Die Unterboihinger Schwester Hildegard Knapp ist für die traumatisierten Menschen auf der indonesischen Insel Nias der ruhende Pol

WENDLINGEN. Zigmal ist die junge Hildegard Knapp von Unterboihingen aus zu den Franziskanerinnen ins Kloster Reute gefahren, bevor ihre Entscheidung feststand, sich den Ordensschwestern anzuschließen. Das liegt ein Vierteljahrhundert zurück. Fast genauso lang diente Schwester Hildegard Knapp im Kinderkrankenhaus in Ravensburg, war dort viele Jahre Stationsleiterin der Intensivstation für Frühgeborene. Im Jahr 2005 dann schlug sie einen neuen Weg ein. Nach den verheerenden Folgen des Tsunami und dem nachfolgenden Erdbeben schickte sie ihr Orden zunächst für sechs Monate nach Indonesien.
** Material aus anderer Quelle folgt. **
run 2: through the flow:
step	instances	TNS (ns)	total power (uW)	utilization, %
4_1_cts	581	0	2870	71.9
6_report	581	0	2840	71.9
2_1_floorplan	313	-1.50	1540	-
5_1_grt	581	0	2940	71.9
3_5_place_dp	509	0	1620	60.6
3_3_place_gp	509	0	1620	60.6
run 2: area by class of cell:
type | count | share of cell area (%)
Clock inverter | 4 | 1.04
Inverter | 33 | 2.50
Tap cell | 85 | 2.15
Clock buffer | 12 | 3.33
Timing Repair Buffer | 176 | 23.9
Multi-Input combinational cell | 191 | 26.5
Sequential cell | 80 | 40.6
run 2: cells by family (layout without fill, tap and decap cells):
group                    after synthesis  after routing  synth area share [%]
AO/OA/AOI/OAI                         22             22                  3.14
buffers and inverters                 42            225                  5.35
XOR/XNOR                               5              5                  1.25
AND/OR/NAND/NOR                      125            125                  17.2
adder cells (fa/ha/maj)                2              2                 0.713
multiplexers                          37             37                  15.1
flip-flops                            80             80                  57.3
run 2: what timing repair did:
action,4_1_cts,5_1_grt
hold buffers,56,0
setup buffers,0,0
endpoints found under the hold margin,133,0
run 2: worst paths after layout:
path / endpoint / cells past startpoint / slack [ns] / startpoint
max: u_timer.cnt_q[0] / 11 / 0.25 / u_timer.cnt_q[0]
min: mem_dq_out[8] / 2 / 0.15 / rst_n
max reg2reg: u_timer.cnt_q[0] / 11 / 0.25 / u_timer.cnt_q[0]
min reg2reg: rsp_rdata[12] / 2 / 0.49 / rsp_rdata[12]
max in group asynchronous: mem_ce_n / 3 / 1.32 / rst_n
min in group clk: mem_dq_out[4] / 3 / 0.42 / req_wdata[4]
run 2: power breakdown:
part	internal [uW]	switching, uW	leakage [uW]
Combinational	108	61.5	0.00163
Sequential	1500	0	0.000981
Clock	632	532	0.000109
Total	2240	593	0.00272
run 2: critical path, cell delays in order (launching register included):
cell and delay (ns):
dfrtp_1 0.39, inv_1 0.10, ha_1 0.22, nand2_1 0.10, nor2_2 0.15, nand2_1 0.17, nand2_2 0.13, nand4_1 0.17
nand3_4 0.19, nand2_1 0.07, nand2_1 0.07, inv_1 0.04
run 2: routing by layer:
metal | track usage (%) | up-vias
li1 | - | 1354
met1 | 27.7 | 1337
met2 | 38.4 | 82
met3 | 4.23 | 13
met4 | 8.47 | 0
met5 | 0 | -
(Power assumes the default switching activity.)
### config.mk
export PLATFORM = sky130hd
export DESIGN_NAME = sb_ctrl
export DESIGN_NICKNAME = d
export VERILOG_FILES = /design/src/rtl/sb_pkg.sv /design/src/rtl/sb_issue_sel.sv /design/src/rtl/sb_wb_arb.sv /design/src/rtl/sb_ctrl.sv
export SDC_FILE = /design/constraint.sdc
export NUM_CORES = 1
export LEC_CHECK = 0
export ABC_CLOCK_PERIOD_IN_PS = 4000
export CAP_MARGIN = 20
export CORE_ASPECT_RATIO = 0.9
export CORE_MARGIN = 1
export CORE_UTILIZATION = 39
export DETAILED_ROUTE_END_ITERATION = 16
export DONT_BUFFER_PORTS = 1
export PLACE_DENSITY = 0.66
export SYNTH_ARGS = -nofsm -noshare
export SYNTH_HDL_FRONTEND = slang
export SYNTH_SLANG_ARGS = --single-unit
### constraint.sdc
create_clock -name clk -period 4 [get_ports clk]
set_clock_uncertainty 0.05 [all_clocks]
set_input_delay 0.4 -clock clk [delete_from_list [all_inputs] [get_ports clk]]
set_output_delay 0.4 -clock clk [all_outputs]
set_load 0.01 [all_outputs]
### src/rtl/sb_pkg.sv
package sb_pkg;
  typedef enum logic [1:0] {
    ST_WAIT = 2'd0,
    ST_EXEC = 2'd1,
    ST_DONE = 2'd2
  } stage_t;

  localparam logic [1:0] CLS_ADD = 2'd0;
  localparam logic [1:0] CLS_MUL = 2'd1;
  localparam logic [1:0] CLS_DIV = 2'd2;

  // Units are laid out adders first, then multipliers, then dividers.
  function automatic logic [1:0] unit_class(input int idx, input int n_add, input int n_mul);
    if (idx < n_add) return CLS_ADD;
    if (idx < n_add + n_mul) return CLS_MUL;
    return CLS_DIV;
  endfunction
endpackage

### src/rtl/sb_issue_sel.sv
module sb_issue_sel #(
  parameter int NU    = 4,
  parameter int N_ADD = 2,
  parameter int N_MUL = 1,
  parameter int UW    = 2
) (
  input  logic [NU-1:0] busy,
  input  logic [1:0]    cls,
  output logic          free_any,
  output logic [UW-1:0] pick
);
  logic [NU-1:0] cand;

  for (genvar g = 0; g < NU; g++) begin : g_cand
    assign cand[g] = !busy[g] && (cls == sb_pkg::unit_class(g, N_ADD, N_MUL));
  end

  // lowest free unit of the class
  always_comb begin
    free_any = 1'b0;
    pick     = '0;
    for (int u = NU - 1; u >= 0; u--) begin
      if (cand[u]) begin
        free_any = 1'b1;
        pick     = UW'(u);
      end
    end
  end
endmodule

### src/rtl/sb_wb_arb.sv
module sb_wb_arb #(
  parameter int NU = 4,
  parameter int UW = 2,
  parameter int RW = 3
) (
  input  logic [NU-1:0]         busy,
  input  logic [NU-1:0]         done,
  input  logic [NU-1:0]         pend1,
  input  logic [NU-1:0]         pend2,
  input  logic [NU-1:0]         q1_v,
  input  logic [NU-1:0]         q2_v,
  input  logic [NU-1:0][UW-1:0] q1_id,
  input  logic [NU-1:0][UW-1:0] q2_id,
  input  logic [NU-1:0][RW-1:0] src1,
  input  logic [NU-1:0][RW-1:0] src2,
  input  logic [NU-1:0][RW-1:0] dst,
  output logic                  wb_any,
  output logic [UW-1:0]         wb_id
);
  logic [NU-1:0] war_blk;
  logic [NU-1:0] elig;

  // write-after-read hold: someone still has to fetch this destination
  always_comb begin
    for (int u = 0; u < NU; u++) begin
      war_blk[u] = 1'b0;
      for (int f = 0; f < NU; f++) begin
        if (f != u && busy[f]) begin
          if (pend1[f] && src1[f] == dst[u] && !(q1_v[f] && q1_id[f] == UW'(u)))
            war_blk[u] = 1'b1;
          if (pend2[f] && src2[f] == dst[u] && !(q2_v[f] && q2_id[f] == UW'(u)))
            war_blk[u] = 1'b1;
        end
      end
      elig[u] = busy[u] && done[u] && !war_blk[u];
    end
  end

  // fixed priority, lowest index first
  always_comb begin
    wb_any = 1'b0;
    wb_id  = '0;
    for (int u = NU - 1; u >= 0; u--) begin
      if (elig[u]) begin
        wb_any = 1'b1;
        wb_id  = UW'(u);
      end
    end
  end
endmodule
Dort organisierte sie den Neuaufbau einer zerstörten Säuglingsstation auf der Insel Nias. Schwester Hildegard Knapp ist noch immer dort, hat sich längst entschieden, zu bleiben. Derzeit befindet sich die engagierte und ausgesprochen fröhliche Frau auf Heimaturlaub bei den Geschwistern in Unterboihingen.